Research and Improvement of Pu Sample Property Measurement Based on Fast Neutron Multiplicity Counter

  • 摘要: 快中子多重性计数(fast neutron multiplicity counting, FNMC)分析方法能有效实现对样品属性的测量。本文在研究四阶FNMC分析方程的基础上,利用Geant4模拟搭建了1套3层、每层6个液闪的快中子多重性计数器,并确定了相关参数的数值。模拟设置外部具有1 cm厚的铁、铝、碳和不锈钢包装材料的金属Pu样品,通过方程适应性分析,该放射源基本满足设定的假设。对探测效率和多重计数率等测量参数进行模拟,当Pu样品质量在500 g以内时,由于增加碳作为包装材料,使得样品求解质量偏差增大的幅度小于1.20%,铁材料和不锈钢材料影响较小。根据测量结果,对无外壳条件下的样品进行增殖系数修正,得到三阶多项式拟合方程,拟合优度为0.933,质量在1 kg以内的样品,修正后的求解质量偏差小于6.00%。研究结果表明:1 cm厚的中重金属对Pu样品的测量影响较小,模拟搭建的快中子多重性计数器和系数修正相结合的方式实现了对样品属性的较准确测量。

     

    Abstract: Fast neutron multiplicity counting (FNMC) analysis method can effectively measure the properties of samples.

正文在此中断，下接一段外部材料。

**src/rtl/panel_correct_offset_sat_mc.sv**
```systemverilog
// panel_correct_offset_sat_mc: adds a per-coefficient signed offset to a
// streamed unsigned sample and saturates the sum to the unsigned DW-bit range.
// Latency 2 registers (sample/offset sum, then saturate); no backpressure, one sample per cycle.
// Ports:
//   clk, rst                       clock, async active-high reset
//   wr_en, wr_addr, wr_data        offset table write port (wr_data[DW-1:0] two's complement)
//   din_valid, din_coef, din       sample stream (din[DW-1:0] unsigned)
//   dout_valid, dout, dout_sat     result stream; dout_sat[1]=clipped high, [0]=clipped low
//   wr_err                         one-cycle pulse after a write to wr_addr >= NCOEF
// Optional: define PANEL_CORRECT_SAT_CNT_EN to add cnt_clr, sat_hi_cnt, sat_lo_cnt
//   (saturating counters of clipped-high / clipped-low results).
module panel_correct_offset_sat_mc #(
  parameter int DW    = 13,
  parameter int NCOEF = 9,
  parameter int AW    = 4
) (
  input  logic          clk,
  input  logic          rst,
  input  logic          wr_en,
  input  logic [AW-1:0] wr_addr,
  input  logic [15:0]   wr_data,
  input  logic          din_valid,
  input  logic [AW-1:0] din_coef,
  input  logic [15:0]   din,
  output logic          dout_valid,
  output logic [15:0]   dout,
  output logic [1:0]    dout_sat,
  output logic          wr_err
`ifdef PANEL_CORRECT_SAT_CNT_EN
  ,
  input  logic          cnt_clr,
  output logic [15:0]   sat_hi_cnt,
  output logic [15:0]   sat_lo_cnt
`endif
);

  localparam logic [AW:0] NCOEF_W = (AW+1)'(NCOEF);

  // Upper bits of the 16-bit buses carry nothing for this stage.
  logic unused_bits;
  assign unused_bits = ^{wr_data[15:DW], din[15:DW]};

  // ---------------------------------------------------------------------------
  // Offset table
  // ---------------------------------------------------------------------------
  logic [DW-1:0] off_tab [NCOEF];

  // Address decode is done by comparing against each entry's constant index so
  // out-of-range addresses simply match nothing.
  always_ff @(posedge clk or posedge rst) begin
    if (rst) begin
      for (int i = 0; i < NCOEF; i++) off_tab[i] <= '0;
    end else if (wr_en) begin
      for (int i = 0; i < NCOEF; i++) begin
        if (wr_addr == AW'(i)) off_tab[i] <= wr_data[DW-1:0];
      end
    end
  end

  always_ff @(posedge clk or posedge rst) begin
    if (rst) wr_err <= 1'b0;
    else     wr_err <= wr_en && ({1'b0, wr_addr} >= NCOEF_W);
  end

  // ---------------------------------------------------------------------------
  // Stage 1: offset lookup and widened sum
  // ---------------------------------------------------------------------------
  // The table is read combinationally, so a write in the same cycle is not
  // yet visible: the sample sees the old offset.
  logic [DW-1:0] sel_off;
  always_comb begin
    sel_off = '0;
    for (int i = 0; i < NCOEF; i++) begin
      if (din_coef == AW'(i)) sel_off = off_tab[i];
    end
  end

  // Two guard bits: bit DW+1 set means negative, bits 01 mean overflow above max.
  logic [DW+1:0] sum_d;
  assign sum_d = {2'b00, din[DW-1:0]} + {{2{sel_off[DW-1]}}, sel_off};

  logic          s1_vld;
  logic [DW+1:0] s1_sum;

  always_ff @(posedge clk or posedge rst) begin
    if (rst) begin
      s1_vld <= 1'b0;
      s1_sum <= '0;
    end else begin
      s1_vld <= din_valid;
      s1_sum <= din_valid ? sum_d : '0;
    end
  end

  // ---------------------------------------------------------------------------
  // Stage 2: saturate and zero-extend
  // ---------------------------------------------------------------------------
  logic [DW-1:0] res_d;
  logic [1:0]    sat_d;

  always_comb begin
    res_d = '0;
    sat_d = 2'b00;
    if (s1_vld) begin
      case (s1_sum[DW+1:DW])
        2'b00: begin
          res_d = s1_sum[DW-1:0];
          sat_d = 2'b00;
        end
        2'b01: begin
          res_d = '1;
          sat_d = 2'b10;
        end
        default: begin
          res_d = '0;
          sat_d = 2'b01;
        end
      endcase
    end
  end

  always_ff @(posedge clk or posedge rst) begin
    if (rst) begin
      dout_valid <= 1'b0;
      dout       <= '0;
      dout_sat   <= 2'b00;
    end else begin
      dout_valid <= s1_vld;
      dout       <= {{(16-DW){1'b0}}, res_d};
      dout_sat   <= sat_d;
    end
  end

`ifdef PANEL_CORRECT_SAT_CNT_EN
  // Counts results as they leave the block; clear wins over increment.
  always_ff @(posedge clk or posedge rst) begin
    if (rst) begin
      sat_hi_cnt <= '0;
      sat_lo_cnt <= '0;
    end else if (cnt_clr) begin
      sat_hi_cnt <= '0;
      sat_lo_cnt <= '0;
    end else begin
      if (dout_valid && dout_sat[1] && (sat_hi_cnt != 16'hFFFF)) sat_hi_cnt <= sat_hi_cnt + 16'd1;
      if (dout_valid && dout_sat[0] && (sat_lo_cnt != 16'hFFFF)) sat_lo_cnt <= sat_lo_cnt + 16'd1;
    end
  end
`endif

endmodule

```
**config.mk**
```make
export PLATFORM = sky130hd
export DESIGN_NAME = panel_correct_offset_sat_mc
export DESIGN_NICKNAME = d
export VERILOG_FILES = /design/src/rtl/panel_correct_offset_sat_mc.sv
export SDC_FILE = /design/constraint.sdc
export NUM_CORES = 1
export LEC_CHECK = 0
export BUFFER_PORTS_ARGS = -buffer_cell sky130_fd_sc_hd__buf_4
export CAP_MARGIN = 20
export CORE_MARGIN = 2
export CORE_UTILIZATION = 50
export CTS_CLUSTER_SIZE = 25
export DETAILED_ROUTE_END_ITERATION = 6
export PLACE_DENSITY_LB_ADDON = 0.3
export SLEW_MARGIN = 40
export SYNTH_ARGS = -nofsm -noshare
export SYNTH_HDL_FRONTEND = slang
export SYNTH_SLANG_ARGS = --single-unit
export TNS_END_PERCENT = 10
```
**constraint.sdc**
```tcl
create_clock -name clk -period 11 [get_ports clk]
set_input_delay 1.1 -clock clk [delete_from_list [all_inputs] [get_ports clk]]
set_output_delay 1.1 -clock clk [all_outputs]
set_load 0.02 [all_outputs]
```
==> out/results.ini, run 1 <==
[global_route]
grt_max_degree=95
globalRouteMet3Util=0.0504
grtUsageMet1=0.281
grt_pass1_wl_um=25600
grt_usage=0.224
top_usage_layer=met2
met2_usage=0.373
antenna_found_initial=0
overflow=0
grt_pass1_vias=5057

[power_and_ir_drop]
power_density_nw_per_um2=197
vdd_drop_max_mv=0.120
p_leak_uw=0.00378

[critical_path]
path_cells=buf_4 > nor2b_1 > buf_4 > nor3b_1 > o32ai_1 > a21oi_1 > o22a_1 > ha_1 > a211oi_1 > o21ai_1 > o311ai_0 > a21oi_1 > xor2_1 > and2_1
r2r-end=s1_sum[14]
endpoint_kind=flop
slowest_delay_ns=0.59
critPathKind=in2reg
path_max_fanout=22
r2r-start=off_tab[46]
startpoint_type=input pin
reg2reg_depth=13
critPathArrivalTime_ns=4.47
rrSetupSlack_ns=7.65
crit_required_ns=11.31
critPathSlowestCell=o311ai_0

[sta]
finalCritPeriodShare=0.378
slew_headroom=0.469
max_freq_mhz=240
final.setup.tns_ns=0
finClkSkew_ns=0.00856
slew_viol_final=0
layout_min_cycle_time_ns=4.16
tightest_slew_ns=0.796
rsz0062_at_grt=false
setup_viol=0
holdWs_ns=0.397
hold_viol_final=0

[worst_hold_path]
min_path_cells=0
holdPathEnd=dout_valid
hold_start=s1_vld
hp-class=reg2reg

[floorplanning]
pin_count=64
fp.coreArea_sq_um=13900
rows=43
die_y_um=124
fp.dieW_um=124
start_util=0.515
die-area_sq_um=15300

[clocking]
insertion_delay_ns=0.43
cts_hold_buffers=0
clock-sinks=150
ctsResizeCount=0
cts_buffers=17
cts_max_level=4
clock_path_buffers=2
cts_root_buffer=clkbuf_16
post-cts-setup-buffers=0
cts_tree=yes
path_clk_slew_ns=0.06

[yosys]
ys_ff_latch=150
yosys_warnings=0
synth_top_area_cell=dfrtp_1
synth_area_per_cell_sq_um=12.2
synth_edf_count=0
ys_top_cells_by_count=150 x dfrtp_1, 123 x mux2_2, 43 x nor2_1
ys_seq_area_frac=0.523
netlist_area_sq_um=7180
yosys-top-cells-area=dfrtp_1 52%, mux2_2 19%, ha_1 2.8%, nor2_1 2.2%, a22oi_1 2.2%
async_reset_ff_frac=1.00
synth_cell_type_count=57
synth_flop_cell=dfrtp_1
yosysMostFrequentCell=dfrtp_1
synth_top_area_frac=0.523
syn_inst=590

[cells_and_area]
regArea_sq_um=3750
syn_to_final_growth_pct=16.2
nets=700
antennaDiodeCount=0
final_util=0.599
final_area_sq_um=8340
drive_gt1_frac=0.347
fillers=1111
multiInputGateArea_sq_um=3250

[job]
drv_cap=0

[placement]
place.gp.congestion=0.854
placed_area_sq_um=7700
portBuffers=54
dp_hpwl_um=10500

[route]
vias=4864
ant_nets=0
post-route-drc-count=0
drt_iter0_drc=311
drt-total-wl_um=15700
wl_per_cell_um=18.9
drtPass1Iterations=4
avgViaCountPerCell=5.85

[run_status]
outcome=complete, no violations

area by class of cell:
type / instances / share of cell area
flip-flops and latches: 150 / 0.450
multi-input cells: 402 / 0.389
inverters: 10 / 0.00540
clock inverters: 11 / 0.0208
well taps: 180 / 0.0270
clock buffers: 21 / 0.0552
repair buffers: 58 / 0.0522
report_power, final:
group	switching (uW)	internal (uW)
Clock	223	392
Sequential	57.4	670
Combinational	141	159
Total	422	1220
critical path: cells and delay by family:
family                     cells  cell delay, ns
buffers and inverters          2            0.50
and+or+nand+nor                3            0.63
adders and majority gates      1            0.24
AOI/OAI and AO/OA              7            1.81
xor gates and xnor gates       1            0.18
registers in the layout, indices dropped and copies added, names as in the netlist:
signal	cells
off_tab	117
s1_sum	15
dout	13
dout_sat	2
dout_valid	1
s1_vld	1
wr_err	1
through the flow:
stage                     power (uW)  std cells  setup WS [ns]
final                           1640        832           6.84
after global routing            1720        832           6.48
after CTS                       1650        831           6.86
after detailed placement        1040        799           6.43
after global placement          1010        799           6.21
after floorplan                  946        592           5.86
how the worst max path moves through the flow:
stage               slack [ns]          to         from
floorplan                 5.86     dout[0]          rst
global placement          6.21  s1_sum[14]  din_coef[2]
detailed placement        6.43  s1_sum[14]  din_coef[2]
CTS                       6.86  s1_sum[14]  din_coef[2]
global route              6.48  s1_sum[13]  din_coef[1]
finish                    6.84  s1_sum[13]  din_coef[1]
placed cells by master, fill, tap and decap left out, types with 4 or more instances in the layout:
cell       instances
nand2b_1           8
o21ai_0           11
clkbuf_16         17
buf_4             58
and3_1             5
inv_1              9
a21oi_1           28
nor3b_1            4
nor2_1            42
ha_1              16
dfrtp_1          150
xor2_1             4
mux2_2           123
mux2i_1            6
nand3_1            4
nand2_1           29
and2_1            13
a22oi_1           21
bufinv_16          4
xnor2_1            6
o21a_1             4
nor2b_1           10
o22ai_1           13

Based on the fourth-order FNMC analytical equations, a set of three-layer fast neutron multiplicity counters with six liquid scintillators per layer was constructed for Geant4 simulation, and the values of related parameters were determined. Metal Pu sample with 1 cm iron, aluminum, carbon, and stainless steel packaging material was externally simulated, and the sample satisfied the assumption by the equation adaptive analysis. The measurement parameters such as detection efficiency and multiplicity counting rate were simulated. When the mass of Pu sample is less than 500 g, the increase of sample solution mass deviation is less than 1.20% with carbon as packaging material, and the influence of iron material and stainless steel material is less. According to the measurement results, the self-multiplication factor was corrected for the sample without shell, and the third-order polynomial fitting equation was obtained and the goodness of fit is 0.933. The corrected solution mass deviation of sample with mass less than 1 kg is less than 6.00%. The results show that the medium-heavy metal with thickness of 1 cm has little effect on the measurement of Pu samples. The combination of the fast neutron multiplicity counter and the coefficient correction method can achieve more accurate measurement of the sample properties.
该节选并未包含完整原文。